数年ぶりに CloudWatch Agent をセットアップしようと思ったらセットアップの方法が増えていたのでやってみました。
環境情報
対象の EC2 インスタンスは、ネットワーク設定上 SSM と通信可能な状態にしてあります。
$ ec2-metadata --ami-id
ami-id: ami-0a390a03d7ac1e284
$ cat /etc/system-release
Amazon Linux release 2023.4.20240513 (Amazon Linux)
$ uname -a
Linux example.ap-northeast-1.compute.internal 6.1.79-99.164.amzn2023.x86_64 #1 SMP PREEMPT_DYNAMIC Tue Feb 27 18:02:23 UTC 2024 x86_64 x86_64 x86_64 GNU/Linux
IAM ロールの設定
対象の EC2 インスタンスに必要な権限を付与します。
AWS 管理の以下ポリシーも使用できます。
- AmazonSSMManagedInstanceCore
- CloudWatchAgentAdminPolicy
- CloudWatchAgentServerPolicy
SSMでの設定用に、AmazonSSMManagedInstanceCore
と、CloudWatch Agent の動作に必要なCloudWatchAgentServerPolicy
をアタッチしていれば基本的に問題無いです。
CloudWatchAgentAdminPolicy
の方は、パラメータストアにパラメータを作成できるようにもなります。
それぞれの差分は以下の通りです。
ec2:DescribeVolumes
とssm:PutParameter
の有無
{
"Version": "2012-10-17",
"Statement": [
{
"Sid": "CWACloudWatchPermissions",
"Effect": "Allow",
"Action": [
"cloudwatch:PutMetricData",
"ec2:DescribeTags",
"logs:PutLogEvents",
"logs:PutRetentionPolicy",
"logs:DescribeLogStreams",
"logs:DescribeLogGroups",
"logs:CreateLogStream",
"logs:CreateLogGroup",
"xray:PutTraceSegments",
"xray:PutTelemetryRecords",
"xray:GetSamplingRules",
"xray:GetSamplingTargets",
"xray:GetSamplingStatisticSummaries"
],
"Resource": "*"
},
{
"Sid": "CWASSMPermissions",
"Effect": "Allow",
"Action": [
"ssm:GetParameter",
+ "ssm:PutParameter"
],
"Resource": "arn:aws:ssm:*:*:parameter/AmazonCloudWatch-*"
}
]
}
{
"Version": "2012-10-17",
"Statement": [
{
"Sid": "CWACloudWatchServerPermissions",
"Effect": "Allow",
"Action": [
"cloudwatch:PutMetricData",
+ "ec2:DescribeVolumes",
"ec2:DescribeTags",
"logs:PutLogEvents",
"logs:PutRetentionPolicy",
"logs:DescribeLogStreams",
"logs:DescribeLogGroups",
"logs:CreateLogStream",
"logs:CreateLogGroup",
"xray:PutTraceSegments",
"xray:PutTelemetryRecords",
"xray:GetSamplingRules",
"xray:GetSamplingTargets",
"xray:GetSamplingStatisticSummaries"
],
"Resource": "*"
},
{
"Sid": "CWASSMServerPermissions",
"Effect": "Allow",
"Action": [
"ssm:GetParameter"
],
"Resource": "arn:aws:ssm:*:*:parameter/AmazonCloudWatch-*"
}
]
}
設定ファイルの作成
CloudWatch Agent 設定ファイルを作成します。

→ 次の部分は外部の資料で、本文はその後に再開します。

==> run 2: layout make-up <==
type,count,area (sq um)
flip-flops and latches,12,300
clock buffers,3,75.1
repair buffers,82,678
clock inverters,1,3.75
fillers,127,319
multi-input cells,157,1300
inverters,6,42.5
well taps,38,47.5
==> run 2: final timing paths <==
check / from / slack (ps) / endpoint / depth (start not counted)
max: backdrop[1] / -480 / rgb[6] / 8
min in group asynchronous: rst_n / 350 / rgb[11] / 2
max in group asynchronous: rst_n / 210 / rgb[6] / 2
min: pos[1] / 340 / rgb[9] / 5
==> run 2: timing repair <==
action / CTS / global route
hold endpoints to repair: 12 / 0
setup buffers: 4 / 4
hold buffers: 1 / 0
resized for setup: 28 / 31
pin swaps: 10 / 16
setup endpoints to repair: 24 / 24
$ cat src/sens_pkg.sv
// shared widths, register indices and the command data word of the sensor channel
package sens_pkg;

    parameter int PXD_W      = 12;  // sensor pixel bits
    parameter int DOUT_W     = 16;  // output word bits
    parameter int BYTE_W     = 8;   // command byte, also 8-bit mode pixel
    parameter int CMD_BYTES  = 6;   // AL, AH, D0..D3
    parameter int HACT_W     = 16;  // line width register
    parameter int ADDR_W     = 16;  // two address bytes
    parameter int CMD_DATA_W = 32;  // four data bytes

    // register select, low address bit
    parameter bit REG_CTRL   = 1'b0;
    parameter bit REG_WIDTH  = 1'b1;

    parameter int CTRL_BIT16 = 8;   // mode bit position in control word

    // command data word, seen as mode word or as line width word
    typedef union packed {
        struct packed {
            logic [CMD_DATA_W-CTRL_BIT16-2:0] rsvd_hi; // former histogram bits live above
            logic                             bit16;   // 1: 16-bit words, 0: packed bytes
            logic [CTRL_BIT16-1:0]            rsvd_lo; // histogram enables, unused here
        } mode;
        struct packed {
            logic [CMD_DATA_W-HACT_W-1:0] rsvd;  // ignored
            logic [HACT_W-1:0]            width; // 0: follow input line-active
        } line;
    } ctrl_word_u;

endpackage

$ cat src/sens_pix_if.sv
// registered pixel stream from the input sync stage to the output packer, all in mclk
`timescale 1ns/1ps

interface sens_pix_if;

    logic [sens_pkg::PXD_W-1:0] pxd;  // pixel data, valid while hact
    logic                       hact; // line active, possibly regenerated
    logic                       sof;  // start of frame pulse
    logic                       eof;  // end of frame pulse

    // sync stage side
    modport src (
        output pxd,
        output hact,
        output sof,
        output eof
    );

    // packer side
    modport dst (
        input  pxd,
        input  hact,
        input  sof,
        input  eof
    );

endinterface

$ cat src/sens_cmd_regs.sv
// byte-serial command deserializer with the output mode and line width registers
`timescale 1ns/1ps

module sens_cmd_regs #(
    parameter logic [15:0] SENSOR_BASE_ADDR = 16'h300, // base of this channel
    parameter logic [15:0] SENSOR_ADDR_MASK = 16'h3fe  // bits compared against base
) (
    input  logic                        mclk,
    input  logic                        rst,
    input  logic [7:0]                  cmd_ad_i,     // AL-AH-D0-D1-D2-D3
    input  logic                        cmd_stb_i,    // comes with AL
    output logic                        bit16_o,      // 1: 16-bit output words
    output logic [sens_pkg::HACT_W-1:0] line_width_o  // 0: timer off
);

    localparam int PH_W = $clog2(sens_pkg::CMD_BYTES);
    localparam logic [PH_W-1:0] PH_IDLE  = '0;
    localparam logic [PH_W-1:0] PH_AH    = PH_W'(1);                      // address high next
    localparam logic [PH_W-1:0] PH_D0    = PH_W'(2);                      // first data byte
    localparam logic [PH_W-1:0] PH_LAST  = PH_W'(sens_pkg::CMD_BYTES - 1);

    logic [7:0]                      cmd_ad_r;   // input register
    logic                            cmd_stb_r;
    logic [PH_W-1:0]                 phase;      // byte index of registered byte
    logic [sens_pkg::ADDR_W-1:0]     addr_r;
    logic [sens_pkg::CMD_DATA_W-1:0] data_r;     // D0 ends in low byte
    logic                            addr_hit;
    logic                            wr_en;      // one cycle after last byte
    sens_pkg::ctrl_word_u            cmd_word;
    logic                            bit16_r;
    logic [sens_pkg::HACT_W-1:0]     width_r;

    assign addr_hit = (addr_r & SENSOR_ADDR_MASK) == (SENSOR_BASE_ADDR & SENSOR_ADDR_MASK);
    assign cmd_word = data_r;

    always_ff @(posedge mclk or posedge rst) begin
        if (rst) begin
            cmd_stb_r <= 1'b0;
        end else begin
            cmd_stb_r <= cmd_stb_i;
        end
    end

    always_ff @(posedge mclk) begin
        cmd_ad_r <= cmd_ad_i;
    end

    // phase sequencer, a strobe always restarts from AL
    always_ff @(posedge mclk or posedge rst) begin
        if (rst) begin
            phase <= PH_IDLE;
            wr_en <= 1'b0;
        end else begin
            if (cmd_stb_r) begin
                phase <= PH_AH;                   // AL taken now
            end else if (phase == PH_LAST) begin
                phase <= PH_IDLE;                 // D3 taken now
            end else if (phase != PH_IDLE) begin
                phase <= phase + 1'b1;
            end
            wr_en <= !cmd_stb_r && (phase == PH_LAST) && addr_hit; // aborted by a new strobe
        end
    end

    // address and data assembly
    always_ff @(posedge mclk) begin
        if (cmd_stb_r) begin
            addr_r[sens_pkg::BYTE_W-1:0] <= cmd_ad_r;
        end else if (phase == PH_AH) begin
            addr_r[sens_pkg::ADDR_W-1:sens_pkg::BYTE_W] <= cmd_ad_r;
        end else if (phase >= PH_D0) begin
            data_r <= {cmd_ad_r, data_r[sens_pkg::CMD_DATA_W-1:sens_pkg::BYTE_W]}; // shift in
        end
    end

    // register file, low address bit selects
    always_ff @(posedge mclk or posedge rst) begin
        if (rst) begin
            bit16_r <= 1'b0;                      // 8-bit mode
            width_r <= '0;                        // timer off
        end else if (wr_en) begin
            if (addr_r[0] == sens_pkg::REG_CTRL) begin
                bit16_r <= cmd_word.mode.bit16;
            end else if (addr_r[0] == sens_pkg::REG_WIDTH) begin
                width_r <= cmd_word.line.width;
            end
        end
    end

    assign bit16_o      = bit16_r;
    assign line_width_o = width_r;

endmodule

$ cat src/sens_hact_timer.sv
// line-active regenerator, fixed duration from the line start or pass-through when width is 0
`timescale 1ns/1ps

module sens_hact_timer (
    input  logic                        mclk,
    input  logic                        rst,
    input  logic                        hact_i,   // line active from sensor
    input  logic [sens_pkg::HACT_W-1:0] width_i,  // line length in pixels, 0 = off
    output logic                        hact_o    // registered line active
);

    logic                        hact_d;   // previous input, edge detect
    logic [sens_pkg::HACT_W-1:0] cnt;      // cycles left after current one
    logic                        hact_r;
    logic                        start;

    assign start = hact_i && !hact_d && (cnt == '0); // busy timer ignores edges

    always_ff @(posedge mclk or posedge rst) begin
        if (rst) begin
            hact_d <= 1'b0;
            cnt    <= '0;
            hact_r <= 1'b0;
        end else begin
            hact_d <= hact_i;
            if (width_i == '0) begin
                cnt    <= '0;
                hact_r <= hact_i;             // plain delay
            end else if (start) begin
                cnt    <= width_i - 1'b1;     // first cycle counts
                hact_r <= 1'b1;
            end else if (cnt != '0) begin
                cnt    <= cnt - 1'b1;
                hact_r <= 1'b1;
            end else begin
                hact_r <= 1'b0;               // line done
            end
        end
    end

    assign hact_o = hact_r;

endmodule

$ cat src/sens_pixel_pack.sv
// output packer, 12-bit pixels as MSB-aligned words or two 8-bit pixels per word
`timescale 1ns/1ps

module sens_pixel_pack (
    input  logic                        mclk,
    input  logic                        rst,
    sens_pix_if.dst                     pix,
    input  logic                        bit16_i,       // 1: one pixel per word
    output logic [sens_pkg::DOUT_W-1:0] dout_o,
    output logic                        dout_valid_o,
    output logic                        sof_o,
    output logic                        eof_o
);

    localparam int PAD_W = sens_pkg::DOUT_W - sens_pkg::PXD_W;

    logic [sens_pkg::BYTE_W-1:0] pix_byte;   // upper pixel bits
    logic [sens_pkg::BYTE_W-1:0] first_r;    // held first byte of a pair
    logic                        odd_r;      // first byte stored
    logic [sens_pkg::DOUT_W-1:0] dout_r;
    logic                        dav_r;
    logic                        sof_r;
    logic                        eof_r;

    assign pix_byte = pix.pxd[sens_pkg::PXD_W-1 -: sens_pkg::BYTE_W];

    // control side
    always_ff @(posedge mclk or posedge rst) begin
        if (rst) begin
            odd_r <= 1'b0;
            dav_r <= 1'b0;
            sof_r <= 1'b0;
            eof_r <= 1'b0;
        end else begin
            odd_r <= !bit16_i && pix.hact && !odd_r;   // cleared outside lines
            dav_r <= pix.hact && (bit16_i || odd_r);  // second byte completes a word
            sof_r <= pix.sof;                         // same latency as data
            eof_r <= pix.eof;
        end
    end

    // data side, held between words
    always_ff @(posedge mclk) begin
        if (pix.hact && !odd_r) begin
            first_r <= pix_byte;
        end
        if (pix.hact && bit16_i) begin
            dout_r <= {pix.pxd, {PAD_W{1'b0}}};
        end else if (pix.hact && odd_r) begin
            dout_r <= {first_r, pix_byte};            // earlier pixel high
        end
    end

    assign dout_o       = dout_r;
    assign dout_valid_o = dav_r;
    assign sof_o        = sof_r;
    assign eof_o        = eof_r;

endmodule

$ cat src/sens_sync_in.sv
// input register stage for the parallel sensor bus, builds frame pulses and the pixel stream
`timescale 1ns/1ps

module sens_sync_in (
    input  logic                        mclk,
    input  logic                        rst,
    input  logic [sens_pkg::PXD_W-1:0]  pxd_i,         // pixel data
    input  logic                        hact_i,        // line active
    input  logic                        vact_i,        // frame active
    input  logic [sens_pkg::HACT_W-1:0] line_width_i,  // to the timer
    sens_pix_if.src                     pix
);

    logic [sens_pkg::PXD_W-1:0] pxd_r;
    logic                       vact_r;
    logic                       sof_r;
    logic                       eof_r;
    logic                       hact_gen;  // same stage as pxd_r

    always_ff @(posedge mclk) begin
        pxd_r <= pxd_i;
    end

    // frame edges
    always_ff @(posedge mclk or posedge rst) begin
        if (rst) begin
            vact_r <= 1'b0;
            sof_r  <= 1'b0;
            eof_r  <= 1'b0;
        end else begin
            vact_r <= vact_i;
            sof_r  <= vact_i && !vact_r;   // rising
            eof_r  <= !vact_i && vact_r;   // falling
        end
    end

    sens_hact_timer u_hact_timer (
        .mclk    (mclk),
        .rst     (rst),
        .hact_i  (hact_i),
        .width_i (line_width_i),
        .hact_o  (hact_gen)
    );

    assign pix.pxd  = pxd_r;
    assign pix.hact = hact_gen;
    assign pix.sof  = sof_r;
    assign pix.eof  = eof_r;

endmodule

$ cat src/sensor_channel.sv
// sensor channel top, command registers, input sync and output packer in the mclk domain
`timescale 1ns/1ps

module sensor_channel #(
    parameter logic [15:0] SENSOR_BASE_ADDR = 16'h300, // channel register base
    parameter logic [15:0] SENSOR_ADDR_MASK = 16'h3fe  // two registers
) (
    input  logic                        mclk,
    input  logic                        rst,
    input  logic [7:0]                  cmd_ad_i,      // command bytes
    input  logic                        cmd_stb_i,     // with first byte
    input  logic [sens_pkg::PXD_W-1:0]  pxd_i,         // sensor pixel
    input  logic                        hact_i,        // sensor line active
    input  logic                        vact_i,        // sensor frame active
    output logic [sens_pkg::DOUT_W-1:0] dout_o,
    output logic                        dout_valid_o,
    output logic                        sof_o,
    output logic                        eof_o
);

    logic                        bit16;       // output mode
    logic [sens_pkg::HACT_W-1:0] line_width;  // programmed line length

    sens_pix_if pix_bus ();

    sens_cmd_regs #(
        .SENSOR_BASE_ADDR (SENSOR_BASE_ADDR),
        .SENSOR_ADDR_MASK (SENSOR_ADDR_MASK)
    ) u_cmd_regs (
        .mclk         (mclk),
        .rst          (rst),
        .cmd_ad_i     (cmd_ad_i),
        .cmd_stb_i    (cmd_stb_i),
        .bit16_o      (bit16),
        .line_width_o (line_width)
    );

    sens_sync_in u_sync_in (
        .mclk         (mclk),
        .rst          (rst),
        .pxd_i        (pxd_i),
        .hact_i       (hact_i),
        .vact_i       (vact_i),
        .line_width_i (line_width),
        .pix          (pix_bus.src)
    );

    sens_pixel_pack u_pixel_pack (
        .mclk         (mclk),
        .rst          (rst),
        .pix          (pix_bus.dst),
        .bit16_i      (bit16),
        .dout_o       (dout_o),
        .dout_valid_o (dout_valid_o),
        .sof_o        (sof_o),
        .eof_o        (eof_o)
    );

endmodule

$ cat config.mk
export PLATFORM = sky130hd
export DESIGN_NAME = sensor_channel
export DESIGN_NICKNAME = d
export VERILOG_FILES = /design/src/sens_pkg.sv /design/src/sens_pix_if.sv /design/src/sens_cmd_regs.sv /design/src/sens_hact_timer.sv /design/src/sens_pixel_pack.sv /design/src/sens_sync_in.sv /design/src/sensor_channel.sv
export SDC_FILE = /design/constraint.sdc
export NUM_CORES = 1
export LEC_CHECK = 0
export ABC_CLOCK_PERIOD_IN_PS = 2500
export BUFFER_PORTS_ARGS = -buffer_cell sky130_fd_sc_hd__buf_4
export CAP_MARGIN = 10
export CORE_UTILIZATION = 50
export CTS_BUF_LIST = sky130_fd_sc_hd__clkbuf_2 sky130_fd_sc_hd__clkbuf_4 sky130_fd_sc_hd__clkbuf_8
export CTS_CLUSTER_DIAMETER = 100
export DETAILED_ROUTE_END_ITERATION = 10
export GPL_ROUTABILITY_DRIVEN = 0
export PLACE_DENSITY = 0.71
export SKIP_CTS_REPAIR_TIMING = 1
export SYNTH_ARGS = -nofsm -noshare
export SYNTH_HDL_FRONTEND = slang
export SYNTH_HIERARCHICAL = 1
export SYNTH_SLANG_ARGS = --single-unit
export TNS_END_PERCENT = 5
$ cat constraint.sdc
create_clock -name mclk -period 2.5 [get_ports mclk]
set_clock_uncertainty 0.2 [all_clocks]
set_input_delay 0.125 -clock mclk [delete_from_list [all_inputs] [get_ports mclk]]
set_output_delay 0.125 -clock mclk [all_outputs]
set_load 0.03 [all_outputs]
==> run summary <==
Cell Rows - 36
Crit Path Max Fanout - 7
CP required - 2670 ps
Final setup viols - 1
Final HPWL DP - 6.244 mm
Die Wd - 102.4 um
H-tree levels - 4
# DRC - 0
# diodes - 0
vias in the first global route - 3160
Power Density - 714.3 nW/um^2
Async SR Flop Fraction - 35.34%
Crit. End Element - flip-flop
clock share of power - 39.2%
Synth Cell Area - 5037 sq um
net switching power - 1.082 mW
CTS tree - built
Synth Register Bits - 133
core footprint - 9774 sq um
P&R area growth vs syn - 26.55%
Clock transition at path regs - 80 ps
CP Launch Type - flip-flop
Clk Latency, worst-skew pair - 440 ps
CTS root buffer - clkbuf_8
Max Root-Sink Buffers - 2
first-pass GRT wire length - 15.54 mm
Synth Flop Type - edfxtp_1
max-slew violations - 0
commonest non-fill, non-tap cell in the layout - buf_4
Cells after Synth - 359
nets - 487
I/O pin count - 44
Hold Violations, Final - 0
Final WS setup - -23.10 ps
grt ovf - 0
Worst Setup Path Type - flip-flop to flip-flop
Initial Utilization - 51.54%
gr usage total - 20.36%
Post-synth EDFFs - 62
port bufs - 43
pin count of the biggest net entering global routing - 33
vias per cell - 5.290
die height - 102.4 um
register area - 3520 sq um
VDD IR-drop max - 0.0006048 V
DP Worst Slack - -83.96 ps
Final Critical Period - 2523 ps
layout cells sized above 1 - 31.43%
RSZ-0062 raised after global routing - yes
wire per inst - 16.06 um
initial antenna violation count - 0
Syn. warnings - 6
Yosys cell types - 60
Slew headroom - 39.59%
Seq/Total Area, Yosys - 69.85%
Critical Path AT - 2690 ps
Comb pwr share - 6.9%
CTS Buf Count - 17
leakage power - 2.675 nW
worst slew pin tran - 905.2 ps
fillers - 717
HP Class - primary input to flip-flop
max-cap violations - 0
violated checks - negative setup slack
most frequent cells in the layout - buf_4, edfxtp_1, dfrtp_1, nor2_1, dlygate4sd3_1
status - finished with violations
Die Footprint - 10480 sq um
total power - 4.554 mW
Int Pwr - 3.471 mW
Detailed Routing Iterations Pass 1 - 5
final core occ - 65.22%
Iteration-0 DRC Markers - 160
fmax - 396.3 MHz
antenna viol nets, final - 0
syn_area_per_cell - 14.03 sq um
syn nets - 385
final WL - 9.750 mm
Seq pwr share - 53.8%
CTS Sinks - 133
footprint of the multi-input gates - 1509 sq um
period utilization - 100.9%
Sw Ratio - 23.77%
total number of vias - 3211
==> power groups by stage <==
stage          combinational [mW]  clock [mW]  sequential, mW
4_1_cts                     0.279        1.82            2.45
2_1_floorplan               0.132           0            2.53
5_1_grt                     0.338        1.91            2.46
3_5_place_dp                0.277           0            2.50
3_3_place_gp                0.272           0            2.49
6_report                    0.316        1.79            2.45
==> registers in the layout, summed over array words and instances, names as in the netlist, 3 cells and up <==
register and flops:
u_cmd_regs/cmd_ad_r 8, u_pixel_pack/dout_o 16, u_cmd_regs/phase 3, u_cmd_regs/cmd_word 32, u_pixel_pack/first_r 8, u_sync_in/pix.pxd 12, u_cmd_regs/addr_r 10, u_cmd_regs/line_width_o 16
u_sync_in/u_hact_timer/cnt 16
==> final cells by class <==
| class | count | area share [%] |
|---|---|---|
| Timing Repair Buffer | 93 | 11.93 |
| Multi-Input combinational cell | 210 | 23.67 |
| Sequential cell | 133 | 55.21 |
| Tap cell | 133 | 2.610 |
| Clock inverter | 13 | 2.316 |
| Inverter | 6 | 0.3533 |
| Clock buffer | 19 | 3.906 |
==> synthesized netlist by cell type, drive strengths merged (8+ instances only) <==
| master | instances | area share, % |
|---|---|---|
| edfxtp | 62 | 37 |
| dfrtp | 47 | 23 |
| nor2 | 29 | 2.3 |
| dfxtp | 24 | 9.5 |
| nand2 | 21 | 1.7 |
| nor3 | 18 | 2.1 |
| a21oi | 17 | 1.7 |
| mux2 | 17 | 3.8 |
| a21boi | 12 | 1.8 |
| nand3b | 12 | 1.8 |
| o21ai | 12 | 1.3 |
| buf | 8 | 0.97 |
==> worst paths after layout <==
kind,startpoint,end,slack (ps),cells past startpoint
min in group asynchronous,rst,u_sync_in/u_hact_timer/cnt[14],210,3
worst min register to register,u_sync_in/pix.eof,u_pixel_pack/eof_o,150,0
max in group asynchronous,rst,u_cmd_regs/line_width_o[9],1240,3
worst max register to register,u_sync_in/u_hact_timer/cnt[5],u_sync_in/u_hact_timer/cnt[14],-20,11
worst min-delay path,pxd_i[4],u_sync_in/pix.pxd[4],130,2
worst max-delay path,u_sync_in/u_hact_timer/cnt[5],u_sync_in/u_hact_timer/cnt[14],-20,11
==> layer usage <==
metal / part of all wire (%) / GRT usage (%)
met1: 44 / 27.00
met2: 49 / 31.08
met3: 4.8 / 6.635
met4: 2.2 / 8.462
met5: 0 / 0
==> critical path: stages (launching register included) <==
cell      delay, ps
dfrtp_1         420
nor4_4           80
nand4b_4        120
nor2_4           60
a21oi_2         130
ha_2            200
nand2b_1         80
nor3_2          160
o21ai_2          90
or3_4           430
or3_4           340
a21oi_2         130
==> stage by stage <==
step                hold slack, ps  setup TNS (ps)  instance area [sq um]  instances
floorplan                   -321.4           -1302                   5075        359
global placement            -166.2               0                   5675        548
detailed placement          -163.3          -128.6                   5675        548
CTS                         -648.2          -197.8                   6072        580
global route                 106.2          -268.6                   6375        607
finish                       131.6          -23.10                   6375        607
==> logic make-up after synthesis <==
group,Yosys count,synth area share (%)
XOR/XNOR,11,1.913
AO/OA/AOI/OAI,60,7.998
adder cells (fa/ha/maj),1,0.2483
flip-flops,133,69.85
buffers and inverters,16,1.590
multiplexers,17,3.800
AND/OR/NAND/NOR,121,14.60
Note: power is estimated with default switching activity, not from simulation.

(作成済みの場合は対応不要)
設定ウィザードを利用する
本末転倒感ありますが、今回は別の EC2 インスタンスに CloudWatch Agent をインストールし、設定ウィザードを使用して CloudWatch Agent 設定ファイルを作成します。
設定ウィザードでパラメータストアへのアップロードも行えますが、権限が必要なため一時的にCloudWatchAgentAdminPolicy
もアタッチしておきます。
CloudWatch Agent インストール
CloudWatch Agent を手動でインストールします。
sudo yum install amazon-cloudwatch-agent
設定ウィザード実行
CloudWatch Agent 設定ウィザードを実行します。
$ sudo /opt/aws/amazon-cloudwatch-agent/bin/amazon-cloudwatch-agent-config-wizard
================================================================
= Welcome to the Amazon CloudWatch Agent Configuration Manager =
= =
= CloudWatch Agent allows you to collect metrics and logs from =
= your host and send them to CloudWatch. Additional CloudWatch =
= charges may apply. =
================================================================
On which OS are you planning to use the agent?
1. linux
2. windows
3. darwin
default choice: [1]:
Trying to fetch the default region based on ec2 metadata...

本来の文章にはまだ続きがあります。